Start of Provided material

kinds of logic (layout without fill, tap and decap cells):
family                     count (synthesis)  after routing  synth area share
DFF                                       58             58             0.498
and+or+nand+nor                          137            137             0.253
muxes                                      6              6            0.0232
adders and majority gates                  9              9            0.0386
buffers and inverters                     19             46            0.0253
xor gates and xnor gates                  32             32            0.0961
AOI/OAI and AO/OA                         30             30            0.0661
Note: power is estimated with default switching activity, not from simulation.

End of Provided material

### Instructions to follow
Please go through the entries and show every line with the word "gates".

### Response area
adders and majority gates                  9              9            0.0386
xor gates and xnor gates                  32             32            0.0961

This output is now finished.